[src/rtl/mem_port_arbiter_tag_pipe.sv]
// -----------------------------------------------------------------------------
// mem_port_arbiter_tag_pipe
// DEPTH-stage shift register of response tags. A tag entering at tag_in
// appears at tag_out DEPTH clock edges later, lining up with the RAM read
// data of the access it describes.
// Ports:
//   clk     in  clock, rising edge
//   clr_n   in  synchronous active-low clear of every stage
//   tag_in  in  tag of the access granted this cycle (valid=0 when idle)
//   tag_out out tag of the access whose RAM data is valid this cycle
// -----------------------------------------------------------------------------
module mem_port_arbiter_tag_pipe
    import mem_port_arbiter_pkg::*;
#(
    parameter int DEPTH = 1
) (
    input  logic     clk,
    input  logic     clr_n,
    input  rsp_tag_t tag_in,
    output rsp_tag_t tag_out
);

    rsp_tag_t stage_r [DEPTH];

    // Shift tags one stage per cycle; a clear drops everything in flight.
    always_ff @(posedge clk) begin
        if (!clr_n) begin
            for (int i = 0; i < DEPTH; i++) begin
                stage_r[i] <= '0;
            end
        end else begin
            stage_r[0] <= tag_in;
            for (int i = 1; i < DEPTH; i++) begin
                stage_r[i] <= stage_r[i-1];
            end
        end
    end

    assign tag_out = stage_r[DEPTH-1];

endmodule

[src/rtl/mem_port_arbiter.sv]
// -----------------------------------------------------------------------------
// mem_port_arbiter
// Shares one single-ported RAM between the core's fetch port (read only) and
// its load/store port. At most one request is granted per cycle; data has
// priority unless fetch has lost STARVE_LIMIT cycles in a row, in which case
// fetch wins once. Read data returns MEM_LATENCY cycles after the grant and is
// routed back to the requester that issued it; writes get a zero-data ack.
// Parameters:
//   AW           word-address width
//   MEM_LATENCY  cycles from grant to valid mem_rdata (1..4)
//   STARVE_LIMIT consecutive fetch losses before fetch takes priority; 0 = never
// Ports:
//   clk, reset                 clock; synchronous active-low reset
//   if_req_valid/ready/addr    fetch request handshake
//   if_rsp_valid/data          fetch read response (1-cycle pulse)
//   d_req_valid/ready/addr/we/wdata/wstrb  load/store request handshake
//   d_rsp_valid/data           load data or write ack (data 0)
//   mem_en/we/addr/wdata/wstrb RAM command for the granted request
//   mem_rdata                  RAM read data, MEM_LATENCY cycles after mem_en
// -----------------------------------------------------------------------------
module mem_port_arbiter
    import mem_port_arbiter_pkg::*;
#(
    parameter int AW           = 16,
    parameter int MEM_LATENCY  = 1,
    parameter int STARVE_LIMIT = 4
) (
    input  logic                  clk,
    input  logic                  reset,

    input  logic                  if_req_valid,
    output logic                  if_req_ready,
    input  logic [AW-1:0]         if_req_addr,
    output logic                  if_rsp_valid,
    output logic [MEM_DATA_W-1:0] if_rsp_data,

    input  logic                  d_req_valid,
    output logic                  d_req_ready,
    input  logic [AW-1:0]         d_req_addr,
    input  logic                  d_req_we,
    input  logic [MEM_DATA_W-1:0] d_req_wdata,
    input  logic [MEM_STRB_W-1:0] d_req_wstrb,
    output logic                  d_rsp_valid,
    output logic [MEM_DATA_W-1:0] d_rsp_data,

    output logic                  mem_en,
    output logic                  mem_we,
    output logic [AW-1:0]         mem_addr,
    output logic [MEM_DATA_W-1:0] mem_wdata,
    output logic [MEM_STRB_W-1:0] mem_wstrb,
    input  logic [MEM_DATA_W-1:0] mem_rdata
);

    // Counter must hold 0..STARVE_LIMIT; keep at least one bit when the guard is off.
    localparam int CNT_W = (STARVE_LIMIT > 0) ? $clog2(STARVE_LIMIT + 1) : 1;
    localparam logic [CNT_W-1:0] STARVE_MAX = CNT_W'(STARVE_LIMIT);

    logic             out_en_r;
    logic [CNT_W-1:0] starve_cnt_r;
    logic             grant_en_s;
    logic             starve_hit_s;
    grant_e           grant_s;
    rsp_tag_t         tag_in_s;
    rsp_tag_t         tag_out_s;
    logic             rsp_live_s;

    // Grants stay off during reset and for the first cycle after release:
    // out_en_r only rises on the first edge that samples reset high.
    always_ff @(posedge clk) begin
        if (!reset) begin
            out_en_r <= 1'b0;
        end else begin
            out_en_r <= 1'b1;
        end
    end

    // Gating with the live reset input keeps mem_en low in a reset cycle,
    // so a write presented then never reaches the RAM.
    assign grant_en_s   = reset & out_en_r;
    assign starve_hit_s = (STARVE_LIMIT != 0) && (starve_cnt_r == STARVE_MAX);

    // Fixed priority arbiter: data first, fetch first once starvation is hit.
    always_comb begin
        grant_s = GNT_NONE;
        if (!grant_en_s) begin
            grant_s = GNT_NONE;
        end else if (d_req_valid && !(if_req_valid && starve_hit_s)) begin
            grant_s = GNT_D;
        end else if (if_req_valid) begin
            grant_s = GNT_IF;
        end else begin
            grant_s = GNT_NONE;
        end
    end

    // Drive the RAM command and readies from whichever requester won.
    always_comb begin
        if_req_ready = 1'b0;
        d_req_ready  = 1'b0;
        mem_en       = 1'b0;
        mem_we       = 1'b0;
        mem_addr     = {AW{1'b0}};
        mem_wdata    = {MEM_DATA_W{1'b0}};
        mem_wstrb    = {MEM_STRB_W{1'b0}};
        case (grant_s)
            GNT_IF: begin
                if_req_ready = 1'b1;
                mem_en       = 1'b1;
                mem_addr     = if_req_addr;
            end
            GNT_D: begin
                d_req_ready = 1'b1;
                mem_en      = 1'b1;
                mem_we      = d_req_we;
                mem_addr    = d_req_addr;
                mem_wdata   = d_req_wdata;
                mem_wstrb   = d_req_wstrb;
            end
            default: begin
                mem_en = 1'b0;
                mem_we = 1'b0;
            end
        endcase
    end

    // Count consecutive cycles in which fetch wanted the RAM but lost;
    // any fetch grant or idle fetch cycle restarts the count.
    always_ff @(posedge clk) begin
        if (!reset) begin
            starve_cnt_r <= {CNT_W{1'b0}};
        end else if (!if_req_valid || (grant_s == GNT_IF)) begin
            starve_cnt_r <= {CNT_W{1'b0}};
        end else if (starve_cnt_r != STARVE_MAX) begin
            starve_cnt_r <= starve_cnt_r + CNT_W'(1);
        end else begin
            starve_cnt_r <= starve_cnt_r;
        end
    end

    assign tag_in_s = make_tag(grant_s, d_req_we);

    mem_port_arbiter_tag_pipe #(
        .DEPTH (MEM_LATENCY)
    ) u_tag_pipe (
        .clk     (clk),
        .clr_n   (reset),
        .tag_in  (tag_in_s),
        .tag_out (tag_out_s)
    );

    // The pipeline still shows stale tags during the reset cycle itself;
    // mask them so no response pulses while reset is low.
    assign rsp_live_s = reset & tag_out_s.valid;

    // Route the completing access back to its owner; writes ack with zero data.
    always_comb begin
        if_rsp_valid = 1'b0;
        d_rsp_valid  = 1'b0;
        if_rsp_data  = {MEM_DATA_W{1'b0}};
        d_rsp_data   = {MEM_DATA_W{1'b0}};
        if (rsp_live_s && (tag_out_s.owner == OWNER_IF)) begin
            if_rsp_valid = 1'b1;
            if_rsp_data  = mem_rdata;
        end else if (rsp_live_s && (tag_out_s.owner == OWNER_D)) begin
            d_rsp_valid = 1'b1;
            d_rsp_data  = tag_out_s.is_write ? {MEM_DATA_W{1'b0}} : mem_rdata;
        end else begin
            if_rsp_valid = 1'b0;
            d_rsp_valid  = 1'b0;
        end
    end

endmodule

§ §

> Task instructions
Print the records once more, exactly as they were given.

> Response
[src/rtl/mem_port_arbiter_tag_pipe.sv]
// -----------------------------------------------------------------------------
// mem_port_arbiter_tag_pipe
// DEPTH-stage shift register of response tags. A tag entering at tag_in
// appears at tag_out DEPTH clock edges later, lining up with the RAM read
// data of the access it describes.
// Ports:
//   clk     in  clock, rising edge
//   clr_n   in  synchronous active-low clear of every stage
//   tag_in  in  tag of the access granted this cycle (valid=0 when idle)
//   tag_out out tag of the access whose RAM data is valid this cycle
// -----------------------------------------------------------------------------
module mem_port_arbiter_tag_pipe
    import mem_port_arbiter_pkg::*;
#(
    parameter int DEPTH = 1
) (
    input  logic     clk,
    input  logic     clr_n,
    input  rsp_tag_t tag_in,
    output rsp_tag_t tag_out
);

    rsp_tag_t stage_r [DEPTH];

    // Shift tags one stage per cycle; a clear drops everything in flight.
    always_ff @(posedge clk) begin
        if (!clr_n) begin
            for (int i = 0; i < DEPTH; i++) begin
                stage_r[i] <= '0;
            end
        end else begin
            stage_r[0] <= tag_in;
            for (int i = 1; i < DEPTH; i++) begin
                stage_r[i] <= stage_r[i-1];
            end
        end
    end

    assign tag_out = stage_r[DEPTH-1];

endmodule

[src/rtl/mem_port_arbiter.sv]
// -----------------------------------------------------------------------------
// mem_port_arbiter
// Shares one single-ported RAM between the core's fetch port (read only) and
// its load/store port. At most one request is granted per cycle; data has
// priority unless fetch has lost STARVE_LIMIT cycles in a row, in which case
// fetch wins once. Read data returns MEM_LATENCY cycles after the grant and is
// routed back to the requester that issued it; writes get a zero-data ack.
// Parameters:
//   AW           word-address width
//   MEM_LATENCY  cycles from grant to valid mem_rdata (1..4)
//   STARVE_LIMIT consecutive fetch losses before fetch takes priority; 0 = never
// Ports:
//   clk, reset                 clock; synchronous active-low reset
//   if_req_valid/ready/addr    fetch request handshake
//   if_rsp_valid/data          fetch read response (1-cycle pulse)
//   d_req_valid/ready/addr/we/wdata/wstrb  load/store request handshake
//   d_rsp_valid/data           load data or write ack (data 0)
//   mem_en/we/addr/wdata/wstrb RAM command for the granted request
//   mem_rdata                  RAM read data, MEM_LATENCY cycles after mem_en
// -----------------------------------------------------------------------------
module mem_port_arbiter
    import mem_port_arbiter_pkg::*;
#(
    parameter int AW           = 16,
    parameter int MEM_LATENCY  = 1,
    parameter int STARVE_LIMIT = 4
) (
    input  logic                  clk,
    input  logic                  reset,

    input  logic                  if_req_valid,
    output logic                  if_req_ready,
    input  logic [AW-1:0]         if_req_addr,
    output logic                  if_rsp_valid,
    output logic [MEM_DATA_W-1:0] if_rsp_data,

    input  logic                  d_req_valid,
    output logic                  d_req_ready,
    input  logic [AW-1:0]         d_req_addr,
    input  logic                  d_req_we,
    input  logic [MEM_DATA_W-1:0] d_req_wdata,
    input  logic [MEM_STRB_W-1:0] d_req_wstrb,
    output logic                  d_rsp_valid,
    output logic [MEM_DATA_W-1:0] d_rsp_data,

    output logic                  mem_en,
    output logic                  mem_we,
    output logic [AW-1:0]         mem_addr,
    output logic [MEM_DATA_W-1:0] mem_wdata,
    output logic [MEM_STRB_W-1:0] mem_wstrb,
    input  logic [MEM_DATA_W-1:0] mem_rdata
);

    // Counter must hold 0..STARVE_LIMIT; keep at least one bit when the guard is off.
    localparam int CNT_W = (STARVE_LIMIT > 0) ? $clog2(STARVE_LIMIT + 1) : 1;
    localparam logic [CNT_W-1:0] STARVE_MAX = CNT_W'(STARVE_LIMIT);

    logic             out_en_r;
    logic [CNT_W-1:0] starve_cnt_r;
    logic             grant_en_s;
    logic             starve_hit_s;
    grant_e           grant_s;
    rsp_tag_t         tag_in_s;
    rsp_tag_t         tag_out_s;
    logic             rsp_live_s;

    // Grants stay off during reset and for the first cycle after release:
    // out_en_r only rises on the first edge that samples reset high.
    always_ff @(posedge clk) begin
        if (!reset) begin
            out_en_r <= 1'b0;
        end else begin
            out_en_r <= 1'b1;
        end
    end

    // Gating with the live reset input keeps mem_en low in a reset cycle,
    // so a write presented then never reaches the RAM.
    assign grant_en_s   = reset & out_en_r;
    assign starve_hit_s = (STARVE_LIMIT != 0) && (starve_cnt_r == STARVE_MAX);

    // Fixed priority arbiter: data first, fetch first once starvation is hit.
    always_comb begin
        grant_s = GNT_NONE;
        if (!grant_en_s) begin
            grant_s = GNT_NONE;
        end else if (d_req_valid && !(if_req_valid && starve_hit_s)) begin
            grant_s = GNT_D;
        end else if (if_req_valid) begin
            grant_s = GNT_IF;
        end else begin
            grant_s = GNT_NONE;
        end
    end

    // Drive the RAM command and readies from whichever requester won.
    always_comb begin
        if_req_ready = 1'b0;
        d_req_ready  = 1'b0;
        mem_en       = 1'b0;
        mem_we       = 1'b0;
        mem_addr     = {AW{1'b0}};
        mem_wdata    = {MEM_DATA_W{1'b0}};
        mem_wstrb    = {MEM_STRB_W{1'b0}};
        case (grant_s)
            GNT_IF: begin
                if_req_ready = 1'b1;
                mem_en       = 1'b1;
                mem_addr     = if_req_addr;
            end
            GNT_D: begin
                d_req_ready = 1'b1;
                mem_en      = 1'b1;
                mem_we      = d_req_we;
                mem_addr    = d_req_addr;
                mem_wdata   = d_req_wdata;
                mem_wstrb   = d_req_wstrb;
            end
            default: begin
                mem_en = 1'b0;
                mem_we = 1'b0;
            end
        endcase
    end

    // Count consecutive cycles in which fetch wanted the RAM but lost;
    // any fetch grant or idle fetch cycle restarts the count.
    always_ff @(posedge clk) begin
        if (!reset) begin
            starve_cnt_r <= {CNT_W{1'b0}};
        end else if (!if_req_valid || (grant_s == GNT_IF)) begin
            starve_cnt_r <= {CNT_W{1'b0}};
        end else if (starve_cnt_r != STARVE_MAX) begin
            starve_cnt_r <= starve_cnt_r + CNT_W'(1);
        end else begin
            starve_cnt_r <= starve_cnt_r;
        end
    end

    assign tag_in_s = make_tag(grant_s, d_req_we);

    mem_port_arbiter_tag_pipe #(
        .DEPTH (MEM_LATENCY)
    ) u_tag_pipe (
        .clk     (clk),
        .clr_n   (reset),
        .tag_in  (tag_in_s),
        .tag_out (tag_out_s)
    );

    // The pipeline still shows stale tags during the reset cycle itself;
    // mask them so no response pulses while reset is low.
    assign rsp_live_s = reset & tag_out_s.valid;

    // Route the completing access back to its owner; writes ack with zero data.
    always_comb begin
        if_rsp_valid = 1'b0;
        d_rsp_valid  = 1'b0;
        if_rsp_data  = {MEM_DATA_W{1'b0}};
        d_rsp_data   = {MEM_DATA_W{1'b0}};
        if (rsp_live_s && (tag_out_s.owner == OWNER_IF)) begin
            if_rsp_valid = 1'b1;
            if_rsp_data  = mem_rdata;
        end else if (rsp_live_s && (tag_out_s.owner == OWNER_D)) begin
            d_rsp_valid = 1'b1;
            d_rsp_data  = tag_out_s.is_write ? {MEM_DATA_W{1'b0}} : mem_rdata;
        end else begin
            if_rsp_valid = 1'b0;
            d_rsp_valid  = 1'b0;
        end
    end

endmodule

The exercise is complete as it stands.